**Requirement**
When you answer, restate the entries below without altering anything.

───── Provided data

--- src/flat_wrapper.sv ---
// flat-port wrapper written by rule: the top's interface ports become plain ports
module sdram_fsm_flat import sdram_fsm_pkg::*;
#(
    parameter int ROW_W = ROW_W_DEF,
    parameter int COL_W = COL_W_DEF,
    parameter int BA_W  = BA_W_DEF,
    parameter int DQ_W  = DQ_W_DEF
)
  (clk, rst_n, done_200us, end_trp, end_trfc, end_tmrd, end_trcd, end_tcl, end_tread, end_twait, end_twrite, end_tdal, sdram_ref_req, sdram_ref_ack, init_state, work_state, cur_init_state, cur_work_state, bus_sdram_wr_req, bus_sdram_rd_req, bus_sys_addr, bus_wr_data, bus_sdram_wr_ack, bus_sdram_rd_ack, bus_wr_data_rd, bus_sdram_cke, bus_sdram_cs_n, bus_sdram_ras_n, bus_sdram_cas_n, bus_sdram_we_n, bus_sdram_ba, bus_sdram_addr, bus_sdram_dq_out, bus_sdram_dq_oe);
  sdram_fsm_if #(.ROW_W(ROW_W), .COL_W(COL_W), .BA_W(BA_W), .DQ_W(DQ_W)) bus_i ();
  input  logic clk;
  input  logic rst_n;
  input  logic done_200us;
  input  logic end_trp;
  input  logic end_trfc;
  input  logic end_tmrd;
  input  logic end_trcd;
  input  logic end_tcl;
  input  logic end_tread;
  input  logic end_twait;
  input  logic end_twrite;
  input  logic end_tdal;
  input  logic sdram_ref_req;
  output logic sdram_ref_ack;
  output logic [4:0] init_state;
  output logic [4:0] work_state;
  output logic [4:0] cur_init_state;
  output logic [4:0] cur_work_state;
  input wire logic [$bits(bus_i.sdram_wr_req)-1:0] bus_sdram_wr_req;
  input wire logic [$bits(bus_i.sdram_rd_req)-1:0] bus_sdram_rd_req;
  input wire logic [$bits(bus_i.sys_addr)-1:0] bus_sys_addr;
  input wire logic [$bits(bus_i.wr_data)-1:0] bus_wr_data;
  output wire logic [$bits(bus_i.sdram_wr_ack)-1:0] bus_sdram_wr_ack;
  output wire logic [$bits(bus_i.sdram_rd_ack)-1:0] bus_sdram_rd_ack;
  output wire logic [$bits(bus_i.wr_data_rd)-1:0] bus_wr_data_rd;
  output wire logic [$bits(bus_i.sdram_cke)-1:0] bus_sdram_cke;
  output wire logic [$bits(bus_i.sdram_cs_n)-1:0] bus_sdram_cs_n;
  output wire logic [$bits(bus_i.sdram_ras_n)-1:0] bus_sdram_ras_n;
  output wire logic [$bits(bus_i.sdram_cas_n)-1:0] bus_sdram_cas_n;
  output wire logic [$bits(bus_i.sdram_we_n)-1:0] bus_sdram_we_n;
  output wire logic [$bits(bus_i.sdram_ba)-1:0] bus_sdram_ba;
  output wire logic [$bits(bus_i.sdram_addr)-1:0] bus_sdram_addr;
  output wire logic [$bits(bus_i.sdram_dq_out)-1:0] bus_sdram_dq_out;
  output wire logic [$bits(bus_i.sdram_dq_oe)-1:0] bus_sdram_dq_oe;
  assign bus_i.sdram_wr_req = bus_sdram_wr_req;
  assign bus_i.sdram_rd_req = bus_sdram_rd_req;
  assign bus_i.sys_addr = bus_sys_addr;
  assign bus_i.wr_data = bus_wr_data;
  assign bus_sdram_wr_ack = bus_i.sdram_wr_ack;
  assign bus_sdram_rd_ack = bus_i.sdram_rd_ack;
  assign bus_wr_data_rd = bus_i.wr_data_rd;
  assign bus_sdram_cke = bus_i.sdram_cke;
  assign bus_sdram_cs_n = bus_i.sdram_cs_n;
  assign bus_sdram_ras_n = bus_i.sdram_ras_n;
  assign bus_sdram_cas_n = bus_i.sdram_cas_n;
  assign bus_sdram_we_n = bus_i.sdram_we_n;
  assign bus_sdram_ba = bus_i.sdram_ba;
  assign bus_sdram_addr = bus_i.sdram_addr;
  assign bus_sdram_dq_out = bus_i.sdram_dq_out;
  assign bus_sdram_dq_oe = bus_i.sdram_dq_oe;
  sdram_fsm #(.ROW_W(ROW_W), .COL_W(COL_W), .BA_W(BA_W), .DQ_W(DQ_W)) u_core (.clk(clk), .rst_n(rst_n), .done_200us(done_200us), .end_trp(end_trp), .end_trfc(end_trfc), .end_tmrd(end_tmrd), .end_trcd(end_trcd), .end_tcl(end_tcl), .end_tread(end_tread), .end_twait(end_twait), .end_twrite(end_twrite), .end_tdal(end_tdal), .sdram_ref_req(sdram_ref_req), .sdram_ref_ack(sdram_ref_ack), .init_state(init_state), .work_state(work_state), .cur_init_state(cur_init_state), .cur_work_state(cur_work_state), .bus(bus_i));
endmodule
--- config.mk ---
export PLATFORM = sky130hd
export DESIGN_NAME = sdram_fsm_flat
export DESIGN_NICKNAME = d
export VERILOG_FILES = /design/src/rtl/sdram_fsm_pkg.sv /design/src/rtl/sdram_fsm_if.sv /design/src/rtl/sdram_fsm_cmd_reg.sv /design/src/rtl/sdram_fsm.sv /design/src/flat_wrapper.sv
export SDC_FILE = /design/constraint.sdc
export NUM_CORES = 1
export LEC_CHECK = 0
export CAP_MARGIN = 20
export CELL_PAD_IN_SITES_DETAIL_PLACEMENT = 0
export CELL_PAD_IN_SITES_GLOBAL_PLACEMENT = 2
export CORE_UTILIZATION = 27
export DETAILED_ROUTE_END_ITERATION = 8
export PLACE_DENSITY_LB_ADDON = 0.05
export SYNTH_ARGS = -nofsm -noshare
export SYNTH_HDL_FRONTEND = slang
export SYNTH_SLANG_ARGS = --single-unit
--- constraint.sdc ---
create_clock -name clk -period 2.5 [get_ports clk]
set_input_delay 0.375 -clock clk [delete_from_list [all_inputs] [get_ports clk]]
set_output_delay 0.375 -clock clk [all_outputs]
set_load 0.05 [all_outputs]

──────────

**Task response**
--- src/flat_wrapper.sv ---
// flat-port wrapper written by rule: the top's interface ports become plain ports
module sdram_fsm_flat import sdram_fsm_pkg::*;
#(
    parameter int ROW_W = ROW_W_DEF,
    parameter int COL_W = COL_W_DEF,
    parameter int BA_W  = BA_W_DEF,
    parameter int DQ_W  = DQ_W_DEF
)
  (clk, rst_n, done_200us, end_trp, end_trfc, end_tmrd, end_trcd, end_tcl, end_tread, end_twait, end_twrite, end_tdal, sdram_ref_req, sdram_ref_ack, init_state, work_state, cur_init_state, cur_work_state, bus_sdram_wr_req, bus_sdram_rd_req, bus_sys_addr, bus_wr_data, bus_sdram_wr_ack, bus_sdram_rd_ack, bus_wr_data_rd, bus_sdram_cke, bus_sdram_cs_n, bus_sdram_ras_n, bus_sdram_cas_n, bus_sdram_we_n, bus_sdram_ba, bus_sdram_addr, bus_sdram_dq_out, bus_sdram_dq_oe);
  sdram_fsm_if #(.ROW_W(ROW_W), .COL_W(COL_W), .BA_W(BA_W), .DQ_W(DQ_W)) bus_i ();
  input  logic clk;
  input  logic rst_n;
  input  logic done_200us;
  input  logic end_trp;
  input  logic end_trfc;
  input  logic end_tmrd;
  input  logic end_trcd;
  input  logic end_tcl;
  input  logic end_tread;
  input  logic end_twait;
  input  logic end_twrite;
  input  logic end_tdal;
  input  logic sdram_ref_req;
  output logic sdram_ref_ack;
  output logic [4:0] init_state;
  output logic [4:0] work_state;
  output logic [4:0] cur_init_state;
  output logic [4:0] cur_work_state;
  input wire logic [$bits(bus_i.sdram_wr_req)-1:0] bus_sdram_wr_req;
  input wire logic [$bits(bus_i.sdram_rd_req)-1:0] bus_sdram_rd_req;
  input wire logic [$bits(bus_i.sys_addr)-1:0] bus_sys_addr;
  input wire logic [$bits(bus_i.wr_data)-1:0] bus_wr_data;
  output wire logic [$bits(bus_i.sdram_wr_ack)-1:0] bus_sdram_wr_ack;
  output wire logic [$bits(bus_i.sdram_rd_ack)-1:0] bus_sdram_rd_ack;
  output wire logic [$bits(bus_i.wr_data_rd)-1:0] bus_wr_data_rd;
  output wire logic [$bits(bus_i.sdram_cke)-1:0] bus_sdram_cke;
  output wire logic [$bits(bus_i.sdram_cs_n)-1:0] bus_sdram_cs_n;
  output wire logic [$bits(bus_i.sdram_ras_n)-1:0] bus_sdram_ras_n;
  output wire logic [$bits(bus_i.sdram_cas_n)-1:0] bus_sdram_cas_n;
  output wire logic [$bits(bus_i.sdram_we_n)-1:0] bus_sdram_we_n;
  output wire logic [$bits(bus_i.sdram_ba)-1:0] bus_sdram_ba;
  output wire logic [$bits(bus_i.sdram_addr)-1:0] bus_sdram_addr;
  output wire logic [$bits(bus_i.sdram_dq_out)-1:0] bus_sdram_dq_out;
  output wire logic [$bits(bus_i.sdram_dq_oe)-1:0] bus_sdram_dq_oe;
  assign bus_i.sdram_wr_req = bus_sdram_wr_req;
  assign bus_i.sdram_rd_req = bus_sdram_rd_req;
  assign bus_i.sys_addr = bus_sys_addr;
  assign bus_i.wr_data = bus_wr_data;
  assign bus_sdram_wr_ack = bus_i.sdram_wr_ack;
  assign bus_sdram_rd_ack = bus_i.sdram_rd_ack;
  assign bus_wr_data_rd = bus_i.wr_data_rd;
  assign bus_sdram_cke = bus_i.sdram_cke;
  assign bus_sdram_cs_n = bus_i.sdram_cs_n;
  assign bus_sdram_ras_n = bus_i.sdram_ras_n;
  assign bus_sdram_cas_n = bus_i.sdram_cas_n;
  assign bus_sdram_we_n = bus_i.sdram_we_n;
  assign bus_sdram_ba = bus_i.sdram_ba;
  assign bus_sdram_addr = bus_i.sdram_addr;
  assign bus_sdram_dq_out = bus_i.sdram_dq_out;
  assign bus_sdram_dq_oe = bus_i.sdram_dq_oe;
  sdram_fsm #(.ROW_W(ROW_W), .COL_W(COL_W), .BA_W(BA_W), .DQ_W(DQ_W)) u_core (.clk(clk), .rst_n(rst_n), .done_200us(done_200us), .end_trp(end_trp), .end_trfc(end_trfc), .end_tmrd(end_tmrd), .end_trcd(end_trcd), .end_tcl(end_tcl), .end_tread(end_tread), .end_twait(end_twait), .end_twrite(end_twrite), .end_tdal(end_tdal), .sdram_ref_req(sdram_ref_req), .sdram_ref_ack(sdram_ref_ack), .init_state(init_state), .work_state(work_state), .cur_init_state(cur_init_state), .cur_work_state(cur_work_state), .bus(bus_i));
endmodule
--- config.mk ---
export PLATFORM = sky130hd
export DESIGN_NAME = sdram_fsm_flat
export DESIGN_NICKNAME = d
export VERILOG_FILES = /design/src/rtl/sdram_fsm_pkg.sv /design/src/rtl/sdram_fsm_if.sv /design/src/rtl/sdram_fsm_cmd_reg.sv /design/src/rtl/sdram_fsm.sv /design/src/flat_wrapper.sv
export SDC_FILE = /design/constraint.sdc
export NUM_CORES = 1
export LEC_CHECK = 0
export CAP_MARGIN = 20
export CELL_PAD_IN_SITES_DETAIL_PLACEMENT = 0
export CELL_PAD_IN_SITES_GLOBAL_PLACEMENT = 2
export CORE_UTILIZATION = 27
export DETAILED_ROUTE_END_ITERATION = 8
export PLACE_DENSITY_LB_ADDON = 0.05
export SYNTH_ARGS = -nofsm -noshare
export SYNTH_HDL_FRONTEND = slang
export SYNTH_SLANG_ARGS = --single-unit
--- constraint.sdc ---
create_clock -name clk -period 2.5 [get_ports clk]
set_input_delay 0.375 -clock clk [delete_from_list [all_inputs] [get_ports clk]]
set_output_delay 0.375 -clock clk [all_outputs]
set_load 0.05 [all_outputs]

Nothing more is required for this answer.